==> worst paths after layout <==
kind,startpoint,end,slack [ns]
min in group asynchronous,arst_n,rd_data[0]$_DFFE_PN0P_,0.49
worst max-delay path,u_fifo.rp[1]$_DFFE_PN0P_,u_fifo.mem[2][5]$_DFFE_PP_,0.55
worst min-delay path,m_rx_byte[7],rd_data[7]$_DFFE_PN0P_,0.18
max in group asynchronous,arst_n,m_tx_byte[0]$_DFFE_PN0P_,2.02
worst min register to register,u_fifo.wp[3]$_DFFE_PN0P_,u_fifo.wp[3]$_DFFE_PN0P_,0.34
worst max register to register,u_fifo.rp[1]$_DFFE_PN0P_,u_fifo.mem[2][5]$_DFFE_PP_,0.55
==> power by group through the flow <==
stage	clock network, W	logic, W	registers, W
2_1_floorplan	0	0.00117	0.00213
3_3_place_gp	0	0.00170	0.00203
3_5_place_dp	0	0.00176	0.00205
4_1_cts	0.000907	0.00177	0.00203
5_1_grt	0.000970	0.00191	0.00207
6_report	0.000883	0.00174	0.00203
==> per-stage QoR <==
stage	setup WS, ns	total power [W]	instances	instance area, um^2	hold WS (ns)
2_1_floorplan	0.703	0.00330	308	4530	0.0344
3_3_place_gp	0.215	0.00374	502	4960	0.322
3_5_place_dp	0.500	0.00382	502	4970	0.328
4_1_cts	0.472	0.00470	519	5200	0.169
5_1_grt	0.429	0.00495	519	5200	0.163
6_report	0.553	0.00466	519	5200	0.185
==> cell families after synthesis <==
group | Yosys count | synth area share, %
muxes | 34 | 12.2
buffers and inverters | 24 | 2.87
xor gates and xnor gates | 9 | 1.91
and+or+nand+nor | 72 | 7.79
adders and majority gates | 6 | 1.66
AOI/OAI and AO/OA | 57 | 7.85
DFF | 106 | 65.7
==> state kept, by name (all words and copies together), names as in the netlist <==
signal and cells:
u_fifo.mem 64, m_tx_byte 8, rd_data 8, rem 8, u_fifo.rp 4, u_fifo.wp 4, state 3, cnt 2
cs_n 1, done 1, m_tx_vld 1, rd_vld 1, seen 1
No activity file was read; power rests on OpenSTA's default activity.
## config.mk

```make
export PLATFORM = sky130hd
export DESIGN_NAME = bsh_pipe
export DESIGN_NICKNAME = d
export VERILOG_FILES = /design/src/rtl/bsh_pkg.sv /design/src/rtl/bsh_stage.sv /design/src/rtl/bsh_pipe.sv
export SDC_FILE = /design/constraint.sdc
export NUM_CORES = 1
export LEC_CHECK = 0
export ABC_AREA = 1
export CORE_UTILIZATION = 45
export CTS_CLUSTER_SIZE = 20
export DETAILED_ROUTE_END_ITERATION = 6
export PLACE_DENSITY = 0.7
export SYNTH_ARGS = -nofsm -noshare
export SYNTH_HDL_FRONTEND = slang
export SYNTH_SLANG_ARGS = --single-unit
```

## constraint.sdc

```tcl
create_clock -name iClk -period 1.5 [get_ports iClk]
set_input_delay 0.225 -clock iClk [delete_from_list [all_inputs] [get_ports iClk]]
set_output_delay 0.225 -clock iClk [all_outputs]
set_load 0.02 [all_outputs]
```
`src/rtl/uart_clk_pkg.sv`:
```
// Shared types and constants for the UART time-command decoder.
//   state_e  : decoder FSM states
//   CMD_BASE : command byte for channel 0 (clock); CMD_BASE+k selects channel k
//   MAX_*    : inclusive upper bounds for the hour/minute/second field bytes
package uart_clk_pkg;

    typedef enum logic [2:0] {
        IDLE     = 3'd0,
        GET_HOUR = 3'd1,
        GET_MIN  = 3'd2,
        GET_SEC  = 3'd3,
        COMMIT   = 3'd4,
        ERROR    = 3'd5
    } state_e;

    localparam logic [7:0] CMD_BASE = 8'h01;
    localparam logic [7:0] MAX_HOUR = 8'd23;
    localparam logic [7:0] MAX_MIN  = 8'd59;
    localparam logic [7:0] MAX_SEC  = 8'd59;

endpackage

```
`src/rtl/uart_time_cmd_decoder_cmd_timer.sv`:
```
// cmd_timer: loadable down-counter that saturates at zero.
//   clk, reset_  : clock, asynchronous active-low reset (count clears to 0)
//   load_i       : reload counter with load_val_i (has priority over en_i)
//   load_val_i   : reload value
//   en_i         : decrement by one per cycle while non-zero
//   done_o       : registered, high while the count is zero
module cmd_timer #(
    parameter int unsigned W = 8
) (
    input  logic         clk,
    input  logic         reset_,
    input  logic         load_i,
    input  logic [W-1:0] load_val_i,
    input  logic         en_i,
    output logic         done_o
);

    logic [W-1:0] cnt_q;
    logic [W-1:0] cnt_d;

    // Next count: reload, decrement, or hold at zero.
    always_comb begin
        cnt_d = cnt_q;
        if (load_i) begin
            cnt_d = load_val_i;
        end else if (en_i && (cnt_q != '0)) begin
            cnt_d = cnt_q - W'(1);
        end
    end

    always_ff @(posedge clk or negedge reset_) begin
        if (!reset_) begin
            cnt_q  <= '0;
            done_o <= 1'b1;
        end else begin
            cnt_q  <= cnt_d;
            done_o <= (cnt_d == '0);
        end
    end

endmodule

```
`src/rtl/uart_time_cmd_decoder.sv`:
```
// uart_time_cmd_decoder: turns a UART byte stream into time-set commands.
// Frame: command byte (CMD_BASE+k selects channel k), hour, minute[, second].
// A fully valid frame drives hour_o/min_o[/sec_o] and a one-cycle one-hot load_o.
// Optional feature macro: CMD_SECONDS_EN adds the seconds byte and the sec_o port.
// Ports:
//   clk, reset_  : clock, asynchronous active-low reset
//   rx_byte      : received byte, qualified by rx_valid (one-cycle strobe)
//   hour_o       : committed hour (0..23)
//   min_o        : committed minute (0..59)
//   sec_o        : committed second (0..59), only with CMD_SECONDS_EN
//   load_o       : one-hot load strobe, bit k = channel k (0 = clock)
//   led_ok       : high for OK_CYC cycles after a commit
//   led_err      : high for ERR_CYC cycles after a rejected/timed-out frame
//   busy         : high whenever the decoder is not idle
module uart_time_cmd_decoder
    import uart_clk_pkg::*;
#(
    parameter int unsigned NUM_ALARMS  = 2,
    parameter int unsigned TIMEOUT_CYC = 100000,
    parameter int unsigned ERR_CYC     = 153600,
    parameter int unsigned OK_CYC      = 76800
) (
    input  logic                  clk,
    input  logic                  reset_,
    input  logic [7:0]            rx_byte,
    input  logic                  rx_valid,
    output logic [4:0]            hour_o,
    output logic [5:0]            min_o,
`ifdef CMD_SECONDS_EN
    output logic [5:0]            sec_o,
`endif
    output logic [NUM_ALARMS:0]   load_o,
    output logic                  led_ok,
    output logic                  led_err,
    output logic                  busy
);

    localparam int unsigned LD_W  = NUM_ALARMS + 1;
    localparam int unsigned CH_W  = (NUM_ALARMS > 0) ? $clog2(NUM_ALARMS + 1) : 1;
    localparam int unsigned TO_W  = $clog2(TIMEOUT_CYC + 1);
    localparam int unsigned ERR_W = $clog2(ERR_CYC + 1);
    localparam int unsigned OK_W  = $clog2(OK_CYC + 1);

    state_e            state_q;
    logic [CH_W-1:0]   ch_q;
    logic [4:0]        hour_lat_q;
`ifdef CMD_SECONDS_EN
    logic [5:0]        min_lat_q;
`endif

    logic [7:0]        cmd_off_c;
    logic              cmd_ok_c;
    logic              in_get_c;
    logic              to_done;
    logic              err_done;
    logic              ok_done;

    // Command decode: offset from CMD_BASE must land on an existing channel.
    assign cmd_off_c = rx_byte - CMD_BASE;
    assign cmd_ok_c  = (rx_byte >= CMD_BASE) && (cmd_off_c <= 8'(NUM_ALARMS));
    assign in_get_c  = (state_q == GET_HOUR) || (state_q == GET_MIN) || (state_q == GET_SEC);

    // Byte timeout: held at reload outside field states and on every byte, so it
    // counts only idle cycles within a frame; expires after TIMEOUT_CYC of them.
    cmd_timer #(.W(TO_W)) u_to_tmr (
        .clk        (clk),
        .reset_     (reset_),
        .load_i     (!in_get_c || rx_valid),
        .load_val_i (TO_W'(TIMEOUT_CYC - 1)),
        .en_i       (in_get_c),
        .done_o     (to_done)
    );

    // Error hold: armed while outside ERROR, so it runs exactly once per error
    // and incoming bytes cannot restart it.
    cmd_timer #(.W(ERR_W)) u_err_tmr (
        .clk        (clk),
        .reset_     (reset_),
        .load_i     (state_q != ERROR),
        .load_val_i (ERR_W'(ERR_CYC - 1)),
        .en_i       (state_q == ERROR),
        .done_o     (err_done)
    );

    // OK hold: armed while led_ok is low, runs from the commit edge onward.
    cmd_timer #(.W(OK_W)) u_ok_tmr (
        .clk        (clk),
        .reset_     (reset_),
        .load_i     (!led_ok),
        .load_val_i (OK_W'(OK_CYC - 1)),
        .en_i       (led_ok),
        .done_o     (ok_done)
    );

    // Frame FSM; the commit edge is the one that accepts the last field byte,
    // so load_o and the time outputs are valid during the COMMIT cycle.
    always_ff @(posedge clk or negedge reset_) begin
        if (!reset_) begin
            state_q    <= IDLE;
            ch_q       <= '0;
            hour_lat_q <= '0;
`ifdef CMD_SECONDS_EN
            min_lat_q  <= '0;
            sec_o      <= '0;
`endif
            hour_o     <= '0;
            min_o      <= '0;
            load_o     <= '0;
            led_ok     <= 1'b0;
            led_err    <= 1'b0;
            busy       <= 1'b0;
        end else begin
            load_o <= '0;
            if (led_ok && ok_done) begin
                led_ok <= 1'b0;
            end
            case (state_q)
                IDLE: begin
                    if (rx_valid) begin
                        led_ok <= 1'b0;
                        busy   <= 1'b1;
                        if (cmd_ok_c) begin
                            ch_q    <= CH_W'(cmd_off_c);
                            state_q <= GET_HOUR;
                        end else begin
                            state_q <= ERROR;
                            led_err <= 1'b1;
                        end
                    end
                end
                GET_HOUR: begin
                    if (rx_valid) begin
                        if (rx_byte <= MAX_HOUR) begin
                            hour_lat_q <= 5'(rx_byte);
                            state_q    <= GET_MIN;
                        end else begin
                            state_q <= ERROR;
                            led_err <= 1'b1;
                            led_ok  <= 1'b0;
                        end
                    end else if (to_done) begin
                        state_q <= ERROR;
                        led_err <= 1'b1;
                        led_ok  <= 1'b0;
                    end
                end
                GET_MIN: begin
                    if (rx_valid) begin
                        if (rx_byte <= MAX_MIN) begin
`ifdef CMD_SECONDS_EN
                            min_lat_q <= 6'(rx_byte);
                            state_q   <= GET_SEC;
`else
                            hour_o  <= hour_lat_q;
                            min_o   <= 6'(rx_byte);
                            load_o  <= LD_W'(1) << ch_q;
                            led_ok  <= 1'b1;
                            led_err <= 1'b0;
                            state_q <= COMMIT;
`endif
                        end else begin
                            state_q <= ERROR;
                            led_err <= 1'b1;
                            led_ok  <= 1'b0;
                        end
                    end else if (to_done) begin
                        state_q <= ERROR;
                        led_err <= 1'b1;
                        led_ok  <= 1'b0;
                    end
                end
`ifdef CMD_SECONDS_EN
                GET_SEC: begin
                    if (rx_valid) begin
                        if (rx_byte <= MAX_SEC) begin
                            hour_o  <= hour_lat_q;
                            min_o   <= min_lat_q;
                            sec_o   <= 6'(rx_byte);
                            load_o  <= LD_W'(1) << ch_q;
                            led_ok  <= 1'b1;
                            led_err <= 1'b0;
                            state_q <= COMMIT;
                        end else begin
                            state_q <= ERROR;
                            led_err <= 1'b1;
                            led_ok  <= 1'b0;
                        end
                    end else if (to_done) begin
                        state_q <= ERROR;
                        led_err <= 1'b1;
                        led_ok  <= 1'b0;
                    end
                end
`endif
                COMMIT: begin
                    state_q <= IDLE;
                    busy    <= 1'b0;
                end
                ERROR: begin
                    led_ok <= 1'b0;
                    if (err_done) begin
                        state_q <= IDLE;
                        led_err <= 1'b0;
                        busy    <= 1'b0;
                    end
                end
                default: begin
                    state_q <= IDLE;
                    busy    <= 1'b0;
                end
            endcase
        end
    end

endmodule
```
[config.mk]
export PLATFORM = sky130hd
export DESIGN_NAME = sum_latch_uart_multi
export DESIGN_NICKNAME = d
export VERILOG_FILES = /design/src/rtl/sum_latch_uart_multi.sv
export SDC_FILE = /design/constraint.sdc
export NUM_CORES = 1
export LEC_CHECK = 0
export ABC_CLOCK_PERIOD_IN_PS = 6970
export CAP_MARGIN = 10
export CORE_UTILIZATION = 55
export CTS_BUF_LIST = sky130_fd_sc_hd__clkbuf_8
export DETAILED_ROUTE_END_ITERATION = 6
export PLACE_DENSITY = 0.74
export SLEW_MARGIN = 10
export SYNTH_ARGS = -nofsm -noshare
export SYNTH_HDL_FRONTEND = slang
export SYNTH_SLANG_ARGS = --single-unit
[constraint.sdc]
create_clock -name clk -period 6.97 [get_ports clk]
set_input_delay 1.0455 -clock clk [delete_from_list [all_inputs] [get_ports clk]]
set_output_delay 1.0455 -clock clk [all_outputs]
set_load 0.05 [all_outputs]
[src/rtl/sum_latch_uart_multi.sv]
// sum_latch_uart_multi: latches CHANNELS operands via async strobes, reduces them (sum/max) and sends the result over 8N1 UART
module sum_latch_uart_multi #(
  parameter int BITS = 5,
  parameter int CHANNELS = 4,
  parameter int CLK_DIV = 868,
  localparam int RES_W = BITS + $clog2(CHANNELS),
  localparam int NBYTES = (RES_W + 7) / 8
) (
  input  logic                clk,
  input  logic                reset,
  input  logic [CHANNELS-1:0] save_n,
  input  logic [BITS-1:0]     data_input,
  input  logic                mode,
  input  logic                uart_tx_en,
  output logic [RES_W-1:0]    result,
  output logic                uart_txd,
  output logic                uart_tx_busy
);
  typedef enum logic [1:0] {IDLE, START, DATA, STOP} state_t;
  localparam int CW = $clog2(CLK_DIV);
  localparam int YW = $clog2(NBYTES + 1);
  logic [CHANNELS-1:0] s1, s2, s3, fall;
  logic [BITS-1:0] regs [CHANNELS];
  logic [RES_W-1:0] red;
  logic [1:0] trig_q;
  logic trig, pending, tick, last_byte, launch;
  state_t state, state_n;
  logic [CW-1:0] cnt;
  logic [2:0] bit_idx;
  logic [YW-1:0] byte_idx;
  logic [8*NBYTES-1:0] shreg;
  assign fall = s3 & ~s2;
  assign trig = trig_q[1];
  assign tick = cnt == CW'(CLK_DIV - 1);
  assign last_byte = byte_idx == YW'(NBYTES - 1);
  assign launch = (trig && state == IDLE) || (state == STOP && tick && last_byte && (pending || trig));
  // two-flop strobe synchroniser plus a delay stage for falling-edge detection; idles high so reset release is quiet
  always_ff @(posedge clk)
    if (reset) {s1, s2, s3} <= '1;
    else {s1, s2, s3} <= {save_n, s1, s2};
  // each channel captures the shared bus on its own detected strobe edge
  always_ff @(posedge clk)
    for (int i = 0; i < CHANNELS; i++)
      if (reset) regs[i] <= '0;
      else if (fall[i]) regs[i] <= data_input;
  // unsigned sum or maximum across all channels, widened so the sum cannot overflow
  always_comb begin
    red = '0;
    for (int i = 0; i < CHANNELS; i++)
      red = mode ? (RES_W'(regs[i]) > red ? RES_W'(regs[i]) : red) : red + RES_W'(regs[i]);
  end
  // registered result plus a two-cycle trigger delay so the snapshot sees the freshly latched value
  always_ff @(posedge clk)
    if (reset) begin
      result <= '0;
      trig_q <= '0;
    end else begin
      result <= red;
      trig_q <= {trig_q[0], |fall & uart_tx_en};
    end
  // transmitter state register
  always_ff @(posedge clk)
    if (reset) state <= IDLE;
    else state <= state_n;
  // next state: bits advance on tick, frames chain until the last byte, then restart if a latch is pending
  always_comb
    state_n = launch ? START :
              !tick ? state :
              state == START ? DATA :
              state == DATA ? (bit_idx == 3'd7 ? STOP : DATA) :
              state == STOP ? (last_byte ? IDLE : START) : IDLE;
  // bit timer, shift register snapshot and pending-latch bookkeeping
  always_ff @(posedge clk)
    if (reset) begin
      cnt <= '0;
      bit_idx <= '0;
      byte_idx <= '0;
      shreg <= '0;
      pending <= 1'b0;
    end else begin
      cnt <= (state == IDLE || tick) ? '0 : cnt + 1'b1;
      if (launch) begin
        shreg <= (8*NBYTES)'(result);
        bit_idx <= '0;
        byte_idx <= '0;
      end else if (tick && state == DATA) begin
        shreg <= shreg >> 1;
        bit_idx <= bit_idx + 1'b1;
      end else if (tick && state == STOP) byte_idx <= byte_idx + 1'b1;
      pending <= launch ? 1'b0 : pending | (trig & (state != IDLE));
    end
  // line level and busy decoded from the registered state
  always_comb begin
    uart_txd = state == START ? 1'b0 : state == DATA ? shreg[0] : 1'b1;
    uart_tx_busy = state != IDLE;
  end
endmodule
============
* EXERCISE INSTRUCTIONS:
Whenever a line includes the word "gates", pull it out of the entries.

* RESULT:
xor gates and xnor gates | 9 | 1.91
adders and majority gates | 6 | 1.66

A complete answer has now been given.